About Ava

avaI have always loved skin care products: creamy creams, grainy-textured face scrubs, pampering massage oils, what not. When I was in college (back in Poland), a girlfriend opened my medicine cabinet and noted that I had a few different products just for different parts of the foot! When I had a day off, I would make my own yogurt-banana face masks, egg yolk - lemon juice - castor oil hair masks (amazingly effective, by the way), or a quick pat-on summer body moisturizer from mineral water shaken vigorously with a little olive oil. To me, these activities were the ultimate "me" time.

The beauty regimen fascination continued on after I moved to the U.S. in 1996, at the age 21. I started devouring books on nutritional healing, herbal healing, homeopathy, and aromatherapy. A boyfriend laughed when I read Paul Pitchford's heavy tome "Healing with Whole Foods" cover to cover (a few times, not once). He said reference books were meant to be referenced, not read. Around 2004, I became interested in aromatherapy - and that proved quite expensive! I just had to buy and experience geranium bourbon, Indian jasmine sambac, osmanhus, blue lotus, French high-altitude lavender, . . . and Haitian vetiver after reading about the aromas and their amazing properties. One aids in concentration, another one is great for lifting the mood, yet another one is a must for preventing around-the-eye wrinkles. And once you have the oils on hand, you realize that their aromatherapy properties last only up to two years if stored carefully. So, that could have been, if I remember correctly, one reason for me to start making my own skin and body care products. Another reason could have been that I wasn't happy with the mainstream face and body products anymore; their textures seemed plastic-y, their scents uninspiring, and I no longer believed their marketing claims. I had become too immersed in farmers' market-fresh organic foods, herbs, and those transporting essential oils to be in the least satisfied, or awed, by Chanel or Clinique.

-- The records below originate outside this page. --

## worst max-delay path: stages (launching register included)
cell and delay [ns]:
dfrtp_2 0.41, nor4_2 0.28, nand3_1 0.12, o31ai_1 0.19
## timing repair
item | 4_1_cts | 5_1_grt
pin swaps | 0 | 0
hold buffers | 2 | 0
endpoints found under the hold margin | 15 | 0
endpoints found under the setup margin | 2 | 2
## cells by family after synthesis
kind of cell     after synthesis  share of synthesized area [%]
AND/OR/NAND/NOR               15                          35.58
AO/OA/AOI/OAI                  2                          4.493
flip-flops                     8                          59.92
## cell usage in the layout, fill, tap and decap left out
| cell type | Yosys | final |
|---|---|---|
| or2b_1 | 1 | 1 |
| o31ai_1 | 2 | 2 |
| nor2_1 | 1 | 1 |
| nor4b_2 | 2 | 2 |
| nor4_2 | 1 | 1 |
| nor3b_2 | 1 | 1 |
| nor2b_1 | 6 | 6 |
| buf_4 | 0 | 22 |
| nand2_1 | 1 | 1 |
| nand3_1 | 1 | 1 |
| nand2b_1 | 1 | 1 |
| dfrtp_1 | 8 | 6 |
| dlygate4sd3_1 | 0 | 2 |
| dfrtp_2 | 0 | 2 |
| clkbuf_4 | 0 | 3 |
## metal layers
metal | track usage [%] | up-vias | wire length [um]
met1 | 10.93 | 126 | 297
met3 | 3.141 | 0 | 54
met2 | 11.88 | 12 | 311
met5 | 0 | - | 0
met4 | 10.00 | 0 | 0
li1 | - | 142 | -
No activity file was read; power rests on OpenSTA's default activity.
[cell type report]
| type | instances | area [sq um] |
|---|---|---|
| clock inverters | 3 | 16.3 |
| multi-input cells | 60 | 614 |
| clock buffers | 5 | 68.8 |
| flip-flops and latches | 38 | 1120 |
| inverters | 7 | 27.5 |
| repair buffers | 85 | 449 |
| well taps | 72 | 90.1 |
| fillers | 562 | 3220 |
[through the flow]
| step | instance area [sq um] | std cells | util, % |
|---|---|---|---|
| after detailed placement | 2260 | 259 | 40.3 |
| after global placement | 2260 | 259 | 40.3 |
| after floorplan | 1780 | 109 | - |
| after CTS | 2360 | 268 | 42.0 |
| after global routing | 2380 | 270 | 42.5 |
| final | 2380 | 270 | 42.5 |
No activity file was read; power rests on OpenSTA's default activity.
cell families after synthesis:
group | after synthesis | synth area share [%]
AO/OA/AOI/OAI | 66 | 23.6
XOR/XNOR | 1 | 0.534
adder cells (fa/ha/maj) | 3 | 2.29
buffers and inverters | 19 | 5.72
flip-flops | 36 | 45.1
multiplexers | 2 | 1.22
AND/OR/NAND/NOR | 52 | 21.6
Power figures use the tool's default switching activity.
[src/hw/dcp_consts.svh]
`ifndef DCP_CONSTS_SVH
`define DCP_CONSTS_SVH

// command codes
`define DCP_CMD_D           8'h44

// dump line geometry
`define DCP_WORDS_PER_DUMP  8
`define DCP_HEX_DIGITS      8

// data memory size
`define DCP_MEM_DEPTH       256
`define DCP_MEM_AW          8

// console characters
`define DCP_CHAR_DASH       8'h2D
`define DCP_CHAR_COLON      8'h3A
`define DCP_CHAR_CR         8'h0D
`define DCP_CHAR_LF         8'h0A

`endif

[src/hw/dcp_pkg.sv]
`include "dcp_consts.svh"

package dcp_pkg;

    typedef logic [7:0]             byte_t;
    typedef logic [31:0]            word_t;
    typedef logic [`DCP_MEM_AW-1:0] mem_addr_t;

    // 0 prints the low byte as a character, 1 prints a word as hex digits
    typedef logic                   print_kind_t;

    typedef enum logic [2:0] {
        INIT,
        SCAN,
        PRINT_HDR,
        PRINT_ADDR,
        PRINT_COLON,
        FETCH,
        PRINT_DATA,
        FINISH
    } dump_state_t;

    typedef enum logic [1:0] {
        RX_IDLE,
        RX_COLLECT,
        RX_ACK
    } rx_state_t;

    typedef enum logic [1:0] {
        TX_IDLE,
        TX_SEND,
        TX_ACK,
        TX_RELEASE
    } tx_state_t;

endpackage

[src/hw/dcp_link_if.sv]
`timescale 1ns/1ps

// level request, one-cycle acknowledge
interface dcp_link_if
    import dcp_pkg::*;
();
    logic        req;
    print_kind_t kind;
    word_t       wdata;
    word_t       rdata;
    logic        empty;
    logic        ack;

    // the dump sequencer side
    modport requester (
        output req,
        output kind,
        output wdata,
        input  rdata,
        input  empty,
        input  ack
    );

    // scanner and printer side
    modport server (
        input  req,
        input  kind,
        input  wdata,
        output rdata,
        output empty,
        output ack
    );
endinterface

[src/hw/dcp_dump.sv]
`timescale 1ns/1ps
`include "dcp_consts.svh"

module dcp_dump
    import dcp_pkg::*;
(
    input  logic          clk,
    input  logic          rstn,
    input  byte_t         sel_mode,
    dcp_link_if.requester rx_link,
    dcp_link_if.requester tx_link,
    output mem_addr_t     mem_addr,
    input  word_t         mem_rdata,
    output logic          finish
);
    localparam int             WCW       = $clog2(`DCP_WORDS_PER_DUMP);
    localparam logic [WCW-1:0] LAST_WORD = WCW'(`DCP_WORDS_PER_DUMP - 1);

    dump_state_t    state;
    logic           rx_req;
    logic           tx_req;
    logic           hdr_cnt;
    logic           trl_cnt;
    logic [WCW-1:0] word_cnt;
    word_t          cur_addr;
    word_t          last_addr;
    logic           start;

    // sel_mode is still set in the finish cycle, so mask it
    assign start = (sel_mode == `DCP_CMD_D) && !finish;

    assign rx_link.req   = rx_req;
    assign rx_link.kind  = 1'b1;
    assign rx_link.wdata = last_addr;
    assign tx_link.req   = tx_req;

    // reads wrap on the low address bits
    assign mem_addr = cur_addr[`DCP_MEM_AW-1:0];

    // what to print, held steady for the whole request
    always_comb begin
        tx_link.kind  = 1'b0;
        tx_link.wdata = '0;
        case (state)
            PRINT_HDR: begin
                tx_link.wdata = hdr_cnt ? {24'h0, `DCP_CHAR_DASH}
                                        : {24'h0, `DCP_CMD_D};
            end
            PRINT_ADDR: begin
                tx_link.kind  = 1'b1;
                tx_link.wdata = cur_addr;
            end
            PRINT_COLON: begin
                tx_link.wdata = {24'h0, `DCP_CHAR_COLON};
            end
            PRINT_DATA: begin
                tx_link.kind  = 1'b1;
                tx_link.wdata = mem_rdata;
            end
            FINISH: begin
                tx_link.wdata = trl_cnt ? {24'h0, `DCP_CHAR_LF}
                                        : {24'h0, `DCP_CHAR_CR};
            end
            default: begin
                tx_link.wdata = '0;
            end
        endcase
    end

    always_ff @(posedge clk or negedge rstn) begin
        if (!rstn) begin
            state     <= INIT;
            rx_req    <= 1'b0;
            tx_req    <= 1'b0;
            hdr_cnt   <= 1'b0;
            trl_cnt   <= 1'b0;
            word_cnt  <= '0;
            last_addr <= '0;
            finish    <= 1'b0;
        end else begin
            finish <= 1'b0;
            case (state)
                INIT: begin
                    if (start) begin
                        state <= SCAN;
                    end
                end
                SCAN: begin
                    if (rx_link.ack) begin
                        rx_req <= 1'b0;
                        state  <= PRINT_HDR;
                    end else begin
                        rx_req <= 1'b1;
                    end
                end
                PRINT_HDR: begin
                    // "D" then "-"
                    if (tx_link.ack) begin
                        tx_req  <= 1'b0;
                        hdr_cnt <= ~hdr_cnt;
                        if (hdr_cnt) begin
                            state <= PRINT_ADDR;
                        end
                    end else begin
                        tx_req <= 1'b1;
                    end
                end
                PRINT_ADDR: begin
                    if (tx_link.ack) begin
                        tx_req <= 1'b0;
                        state  <= PRINT_COLON;
                    end else begin
                        tx_req <= 1'b1;
                    end
                end
                PRINT_COLON: begin
                    if (tx_link.ack) begin
                        tx_req   <= 1'b0;
                        word_cnt <= '0;
                        state    <= FETCH;
                    end else begin
                        tx_req <= 1'b1;
                    end
                end
                FETCH: begin
                    state <= PRINT_DATA;
                end
                PRINT_DATA: begin
                    if (tx_link.ack) begin
                        tx_req   <= 1'b0;
                        word_cnt <= word_cnt + 1'b1;
                        state    <= (word_cnt == LAST_WORD) ? FINISH : FETCH;
                    end else begin
                        tx_req <= 1'b1;
                    end
                end
                FINISH: begin
                    // CR then LF, finish goes with the LF ack
                    if (tx_link.ack) begin
                        tx_req  <= 1'b0;
                        trl_cnt <= ~trl_cnt;
                        if (trl_cnt) begin
                            last_addr <= cur_addr + 1'b1;
                            finish    <= 1'b1;
                            state     <= INIT;
                        end
                    end else begin
                        tx_req <= 1'b1;
                    end
                end
                default: begin
                    state <= INIT;
                end
            endcase
        end
    end

    // start address, then step once per word after the first
    always_ff @(posedge clk) begin
        if (state == SCAN && rx_link.ack) begin
            cur_addr <= rx_link.empty ? last_addr : rx_link.rdata;
        end else if (state == FETCH && word_cnt != '0) begin
            cur_addr <= cur_addr + 1'b1;
        end
    end

endmodule

[src/flat_wrapper.sv]
// flat-port wrapper written by rule: the top's interface ports become plain ports
module dcp_dump_flat import dcp_pkg::*;
  (clk, rstn, sel_mode, mem_addr, mem_rdata, finish, rx_link_req, rx_link_kind, rx_link_wdata, rx_link_rdata, rx_link_empty, rx_link_ack, tx_link_req, tx_link_kind, tx_link_wdata, tx_link_rdata, tx_link_empty, tx_link_ack);
  dcp_link_if rx_link_i ();
  dcp_link_if tx_link_i ();
  input  logic clk;
  input  logic rstn;
  input  byte_t sel_mode;
  output mem_addr_t mem_addr;
  input  word_t mem_rdata;
  output logic finish;
  output wire logic [$bits(rx_link_i.req)-1:0] rx_link_req;
  output wire logic [$bits(rx_link_i.kind)-1:0] rx_link_kind;
  output wire logic [$bits(rx_link_i.wdata)-1:0] rx_link_wdata;
  input wire logic [$bits(rx_link_i.rdata)-1:0] rx_link_rdata;
  input wire logic [$bits(rx_link_i.empty)-1:0] rx_link_empty;
  input wire logic [$bits(rx_link_i.ack)-1:0] rx_link_ack;
  output wire logic [$bits(tx_link_i.req)-1:0] tx_link_req;
  output wire logic [$bits(tx_link_i.kind)-1:0] tx_link_kind;
  output wire logic [$bits(tx_link_i.wdata)-1:0] tx_link_wdata;
  input wire logic [$bits(tx_link_i.rdata)-1:0] tx_link_rdata;
  input wire logic [$bits(tx_link_i.empty)-1:0] tx_link_empty;
  input wire logic [$bits(tx_link_i.ack)-1:0] tx_link_ack;
  assign rx_link_req = rx_link_i.req;
  assign rx_link_kind = rx_link_i.kind;
  assign rx_link_wdata = rx_link_i.wdata;
  assign rx_link_i.rdata = rx_link_rdata;
  assign rx_link_i.empty = rx_link_empty;
  assign rx_link_i.ack = rx_link_ack;
  assign tx_link_req = tx_link_i.req;
  assign tx_link_kind = tx_link_i.kind;
  assign tx_link_wdata = tx_link_i.wdata;
  assign tx_link_i.rdata = tx_link_rdata;
  assign tx_link_i.empty = tx_link_empty;
  assign tx_link_i.ack = tx_link_ack;
  dcp_dump u_core (.clk(clk), .rstn(rstn), .sel_mode(sel_mode), .rx_link(rx_link_i), .tx_link(tx_link_i), .mem_addr(mem_addr), .mem_rdata(mem_rdata), .finish(finish));
endmodule
[config.mk]
export PLATFORM = sky130hd
export DESIGN_NAME = dcp_dump_flat
export DESIGN_NICKNAME = d
export VERILOG_FILES = /design/src/hw/dcp_pkg.sv /design/src/hw/dcp_link_if.sv /design/src/hw/dcp_dump.sv /design/src/flat_wrapper.sv
export VERILOG_INCLUDE_DIRS = /design/src /design/src/hw
export SDC_FILE = /design/constraint.sdc
export NUM_CORES = 1
export LEC_CHECK = 0
export BUFFER_PORTS_ARGS = -buffer_cell sky130_fd_sc_hd__buf_4
export CAP_MARGIN = 20
export CORE_AREA = 2 2 109 101
export CTS_CLUSTER_DIAMETER = 200
export DETAILED_ROUTE_END_ITERATION = 8
export DIE_AREA = 0 0 111 103
export HOLD_SLACK_MARGIN = 0.05
export PLACE_DENSITY = 0.76
export SLEW_MARGIN = 20
export SYNTH_ARGS = -nofsm -noshare
export SYNTH_HDL_FRONTEND = slang
export SYNTH_SLANG_ARGS = --single-unit
[constraint.sdc]
create_clock -name clk -period 3.9 [get_ports clk]
set_input_delay 0.39 -clock clk [delete_from_list [all_inputs] [get_ports clk]]
set_output_delay 0.39 -clock clk [all_outputs]
set_load 0.02 [all_outputs]
==> results.yml, run 1 <==
status:
  status: "finished clean"
clocking:
  hold_buffers: 0
  cts_setup_buffers: 0
  htree_num_levels: 3
  cts_tree: "built"
  cts_buffer_depth: 2
  cts.sinks: 75
  cts-root-buf: "clkbuf_16"
  clock_latency_ns: 0.33
  cts_buffers: 9
  clk_transition_reported_paths_ns: 0.06
  post_cts_resized: 0
drt:
  vias_per_cell: 5.51
  post-route-drc-count: 0
  vias: 4102
  drt_wl_total_mm: 12.8
  route.detailed.wl_per_inst_um: 17.2
  dr.pass1.iters: 4
  drt_iter0_drc: 281
  ant_nets: 0
timing:
  fin_crit_ns: 2.94
  relSlewSlack_pct: 52.9
  post-route-period-util_pct: 75.4
  skew_ns: 0.00744
  slew_violations: 0
  final_hold_viol_count: 0
  fmax_mhz: 340
  fin_tns_setup_ns: 0
  worst_slew_pin_slew_ns: 0.706
  setup_viol: 0
  rsz0062_at_grt: "no"
worst_setup_path:
  crit_fanout: 21
  path_cells: "nand2_1, nor2_2, buf_4, a22o_1, buf_4"
  endpoint_kind: "output port"
  crit_family: "flip-flops"
  critPathLaunchType: "flop"
  rr_endpoint: "u_core.rx_link.wdata[6]$_DFFE_PN0P_"
  path_buf_inv: 2
  ff2ff_setup_slack_ns: 1.38
  crit_top_cell: "buf_4"
  cp_slowest_cell: "dfrtp_1"
  rr_startpoint: "u_core.state[0]$_DFFE_PN0P_"
  reg2reg_depth: 5
  arrival_ns: 2.55
  path_class: "reg2out"
  critPathRequiredTime_ns: 3.51
  cpPeakStageDelay_ns: 0.76
global_route:
  grt_util_met2_pct: 38.7
  top_usage_layer: "met2"
  grt_pass1_wl_mm: 20.4
  grt_pass1_vias: 4008
  grt-ovfl-total: 0
  grt_usage_pct: 22.2
  grt_max_degree: 65
  grtUsageMet1_pct: 29.5
  use_met3_pct: 4.06
  antenna_found_initial: 0
yosys:
  avgSynthCellArea_um2: 9.29
  ys_ff_latch: 75
  yosysTopAreaCellShare_pct: 24.2
  synth.net_count: 592
  async_flop_share_pct: 57.3
  yosysSeqAreaShare_pct: 45.9
  yosysWarnings: 0
  synth_common_cells: "a21oi_1 (65), nor2_1 (49), dfrtp_1 (43), edfxtp_1 (32)"
  synthMostInstantiatedCell: "a21oi_1"
  yosys.cell_types.count: 43
  synth_ff_type: "dfrtp_1"
  netlist_area_um2: 4440
  synth.area.top_cells: "dfrtp_1 (24%), edfxtp_1 (22%), a21oi_1 (7.3%)"
  synth_largest_area_cell: "dfrtp_1"
  synth_edf_count: 32
  synthCells: 478
placement:
  io_buffers: 152
  gp_congestion: 0.821
  hpwl_mm: 8.81
power_and_ir_drop:
  p_seq_share_pct: 35.4
  power_switching_w: 0.00199
  clkPwrFrac_pct: 17.9
  swShare_pct: 43.0
  p_leak_nw: 2.39
  power_density_nw_per_um2: 784
  power_frac_comb_pct: 46.7
  p_int_w: 0.00264
  vdd_drop_max_uv: 462
layout:
  diodes: 0
  layout.nets: 720
  drive_gt1_share_pct: 30.3
  synthToLayoutAreaGrowth_pct: 33.3
  seqCellArea_um2: 2040
  nFillCells: 919
  utilization_pct: 56.9
  multiInputGateArea_um2: 2200
job:
  max_cap_violations: 0
floorplanning:
  std_cell_rows: 36
  die_h_um: 103
  ios: 187
  fp.dieW_um: 111
  initial_core_util_pct: 42.7
  core_area_um2: 10400
  dieArea_um2: 11400
min_path:
  hp-class: "in2async"
==> kinds of logic (layout without fill, tap and decap cells) <==
logic type / count (synthesis) / count (layout) / synth area share [%]
DFF: 75 / 75 / 45.9
adders and majority gates: 4 / 4 / 1.13
buffers and inverters: 50 / 183 / 5.02
xor gates and xnor gates: 32 / 32 / 6.31
other: 1 / 1 / 0.0845
muxes: 3 / 3 / 0.705
AOI/OAI and AO/OA: 149 / 149 / 21.3
and+or+nand+nor: 164 / 164 / 19.6
==> worst max path at each step <==
stage	to	from	cells after the start
final	tx_link_wdata[16]	u_core.state[0]$_DFFE_PN0P_	5
after global routing	tx_link_wdata[16]	u_core.state[0]$_DFFE_PN0P_	5
after CTS	tx_link_wdata[16]	u_core.state[0]$_DFFE_PN0P_	5
after detailed placement	tx_link_wdata[16]	u_core.state[0]$_DFFE_PN0P_	5
after global placement	tx_link_wdata[16]	u_core.state[0]$_DFFE_PN0P_	5
after floorplan	u_core.cur_addr[0]$_DFFE_PP_	u_core.state[1]$_DFFE_PN0P_	4
==> sequential cells by signal (all words and copies together), names as in the netlist <==
signal	cells
u_core.cur_addr	32
u_core.tx_link.req	1
u_core.rx_link.req	1
u_core.finish	1
u_core.trl_cnt	1
u_core.state	3
u_core.word_cnt	3
u_core.hdr_cnt	1
u_core.rx_link.wdata	32
==> power by group through the flow <==
stage / Combinational [W] / Sequential, W / Clock (W)
final: 0.00217 / 0.00164 / 0.000829
after global routing: 0.00235 / 0.00169 / 0.000882
after CTS: 0.00218 / 0.00164 / 0.000843
after detailed placement: 0.00217 / 0.00164 / 0
after global placement: 0.00212 / 0.00162 / 0
after floorplan: 0.00118 / 0.00172 / 0
==> placed cells by master, fill, tap and decap left out, types with 3 or more instances in the layout <==
cell       synthesis  layout
a211oi_1          31      31
a21oi_1           65      65
a22o_1            25      25
a31oi_1            3       3
and3_1             3       3
and4_1             3       3
buf_4              9     158
clkbuf_16          0       9
dfrtp_1           43      43
edfxtp_1          32      32
ha_1               4       4
inv_1              9       9
nand2_1           27      27
nand3_1           12      12
nand4_1            7       7
nor2_1            49      47
nor2b_1           31      31
nor3_1            10       8
nor4_1             8       8
o21ai_0           16      16
o31ai_1            3       3
xnor2_1           25      25
xor2_1             7       7
==> per-stage QoR <==
stage / area (um^2) / total power [W] / std cells / hold slack (ns) / setup WS, ns
6_report: 5920 / 0.00464 / 744 / 0.0653 / 0.959
5_1_grt: 5920 / 0.00492 / 744 / 0.102 / 0.819
3_5_place_dp: 5620 / 0.00382 / 728 / 0.449 / 1.34
2_1_floorplan: 4440 / 0.00290 / 478 / 0.0944 / 0.320
4_1_cts: 5920 / 0.00466 / 744 / 0.0897 / 0.973
3_3_place_gp: 5620 / 0.00375 / 728 / 0.437 / 1.39
==> worst reg2reg max path, cell delays in order (launching register included) <==
cell     delay (ns)
dfrtp_1        0.76
nand3_1        0.37
nor2_4         0.61
buf_4          0.46
nor2_1         0.10
a21oi_1        0.15
==> area by class of cell <==
class | instances | share of cell area [%]
inverters | 9 | 0.571
multi-input cells | 353 | 37.2
clock buffers | 10 | 3.87
flip-flops and latches | 75 | 34.4
repair buffers | 158 | 20.0
clock inverters | 6 | 1.14
well taps | 133 | 2.81
==> layer usage <==
| metal | wire length [um] | vias up | share of wire (%) |
|---|---|---|---|
| li1 | - | 1996 | - |
| met4 | 99 | 0 | 0.77 |
| met5 | 0 | - | 0 |
| met1 | 5670 | 1964 | 44 |
| met3 | 708 | 7 | 5.5 |
| met2 | 6310 | 135 | 49 |
(Power assumes the default switching activity.)
==> run 2, diff against run 1 <==
Clock period 3.9 ns to 2.64 ns, I/O delays scaled along.
==> results.yml, run 2 (synthesis results as in run 1) <==
status:
  status: "finished clean"
floorplanning:
  die_h_um: 103
  fp.dieW_um: 111
  std_cell_rows: 36
  dieArea_um2: 11400
  initial_core_util_pct: 42.7
  ios: 187
  core_area_um2: 10400
power_and_ir_drop:
  power_density_nw_per_um2: 1150
  p_leak_nw: 2.43
  vdd_drop_max_uv: 909
placement:
  place_area_um2: 5690
  hpwl_mm: 8.96
  io_buffers: 152
  placedCellCount: 735
  gp_congestion: 0.796
worst_setup_path:
  path_class: "reg2reg"
  rr_startpoint: "u_core.cur_addr[1]$_DFFE_PP_"
  critPathLaunchType: "flop"
  endpoint_kind: "flop"
  crit_fanout: 7
  cp_slowest_cell: "nor4_1"
  arrival_ns: 2.39
  ff2ff_setup_slack_ns: 0.30
  cpPeakStageDelay_ns: 0.47
  critPathRequiredTime_ns: 2.70
  path_cells: "ha_1, nand2_1, or2_0, nor4_1, xnor2_1, a21oi_1"
  rr_endpoint: "u_core.cur_addr[26]$_DFFE_PP_"
  reg2reg_depth: 6
layout:
  postLayoutCellArea_um2: 5980
  final_cell_mix: "buf_4 (164), a21oi_1 (65), nor2_1 (47)"
  drive_gt1_share_pct: 30.9
  synthToLayoutAreaGrowth_pct: 34.6
  diodes: 0
  layout_commonest_cell: "buf_4"
  layout.nets: 728
  fin_cells: 752
drt:
  top_layer: "met4"
  drt_wl_total_mm: 12.9
  drt_iter0_drc: 233
  vias: 4206
  m1WireLength_mm: 5.77
  vias_per_cell: 5.59
  dr_wl_met3_um: 693
  post-route-drc-count: 0
  dr.pass1.iters: 6
  wl_met2_mm: 6.27
  route.detailed.wl_per_inst_um: 17.1
  ant_nets: 0
global_route:
  grt-ovfl-total: 0
  grt_usage_pct: 22.4
  grt_pass1_vias: 4062
  grt_max_degree: 65
  grt_pass1_wl_mm: 20.4
  antenna_found_initial: 0
clocking:
  htree_num_levels: 3
  clock_latency_ns: 0.32
  cts-root-buf: "clkbuf_16"
  cts_tree: "built"
  clk_transition_reported_paths_ns: 0.06
  post_cts_resized: 0
  cts_buffers: 9
  cts_setup_buffers: 0
  cts_buffer_depth: 2
  cts.sinks: 75
min_path:
  hp-class: "in2reg"
  whs_endpoint: "u_core.rx_link.req$_DFFE_PN0N_"
  hold_path_startpoint: "rx_link_ack"
  hold_depth: 2
timing:
  fin_crit_ns: 2.34
  slew_violations: 0
  rsz0062_at_grt: "no"
  relSlewSlack_pct: 56.1
  setup_viol: 0
  post-route-period-util_pct: 88.5
  final_hold_viol_count: 0
  worst_slew_pin_slew_ns: 0.659
  skew_ns: 0.00840
  fin_tns_setup_ns: 0
  fmax_mhz: 428
job:
  max_cap_violations: 0
## run 2: cell count changes in the layout (fill, tap and decap cells not counted), sizes merged
cell	change
clkbuf	+2
buf	+7
dlygate4sd3	+1
clkinvlp	-1
bufinv	-1
## run 2: final cells by class
class / count / area (um^2)
tap: 133 / 166
clock inverter: 4 / 26.3
clock buffer: 12 / 246
sequential: 75 / 2040
timing repair buffer: 166 / 1260
inverter: 9 / 33.8
multi-input combinational: 353 / 2210
fill: 950 / 4430
## run 2: worst max-delay path by stage
| stage | start | end | slack [ns] | cells after the start |
|---|---|---|---|---|
| finish | u_core.cur_addr[1]$_DFFE_PP_ | u_core.cur_addr[26]$_DFFE_PP_ | 0.30 | 6 |
| global route | u_core.state[0]$_DFFE_PN0P_ | tx_link_wdata[16] | 0.17 | 5 |
| CTS | u_core.state[0]$_DFFE_PN0P_ | tx_link_wdata[16] | 0.33 | 5 |
| detailed placement | u_core.cur_addr[1]$_DFFE_PP_ | u_core.cur_addr[26]$_DFFE_PP_ | 0.37 | 6 |
| global placement | u_core.cur_addr[1]$_DFFE_PP_ | u_core.cur_addr[26]$_DFFE_PP_ | 0.42 | 6 |
| floorplan | u_core.state[1]$_DFFE_PN0P_ | u_core.cur_addr[0]$_DFFE_PP_ | 0.02 | 4 |
## run 2: metal layers
| metal | up-vias | track usage (%) |
|---|---|---|
| li1 | 2016 | - |
| met1 | 2015 | 30.1 |
| met2 | 163 | 38.3 |
| met3 | 12 | 3.35 |
| met4 | 0 | 6.44 |
| met5 | - | 0 |
## run 2: metrics by stage
step | util [%] | hold WS, ns | setup slack, ns | total power, W
floorplan | - | -0.0316 | 0.0192 | 0.00428
global placement | 54.7 | 0.309 | 0.418 | 0.00560
detailed placement | 54.7 | 0.318 | 0.365 | 0.00571
CTS | 57.4 | 0.142 | 0.335 | 0.00686
global route | 57.4 | 0.160 | 0.168 | 0.00725
finish | 57.4 | 0.158 | 0.304 | 0.00685
## run 2: worst max-delay path, delay by kind of cell, from the launching register on
family	cells	cell delay, ns
and+or+nand+nor	3	1.09
xor gates and xnor gates	1	0.20
AOI/OAI and AO/OA	1	0.10
adders and majority gates	1	0.26
DFF	1	0.43
## run 2: power by group
part / internal (W) / switching, W / total [W]
Sequential: 0.00182 / 0.000553 / 0.00237
Clock: 0.000661 / 0.000470 / 0.00113
Combinational: 0.00141 / 0.00194 / 0.00335
## run 2: timing repair
action,CTS,global route
hold buffers,1,0
endpoints found under the setup margin,0,0
hold endpoints to repair,43,0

I lived in New York City back then, and a few health food stores had begun to stock shea butter, cocoa butter, rose water, and other ingredients to help me get started with my own production. Even though I arrived at my then day job at a major book publisher with oil-heavy unwashed looking hair at least once (having tested sesame oil as a leave-on hair treatment the night before), my coworkers started begging me to make products for them. Handcrafted beauty potions were such a novelty then. One coworker needed an acne-super-sensitive-skin face toner, another a pain-relieving ointment, yet another a nontoxic face moisturizer for use during pregnancy. My nights were busy and I loved the popularity of my concoctions. 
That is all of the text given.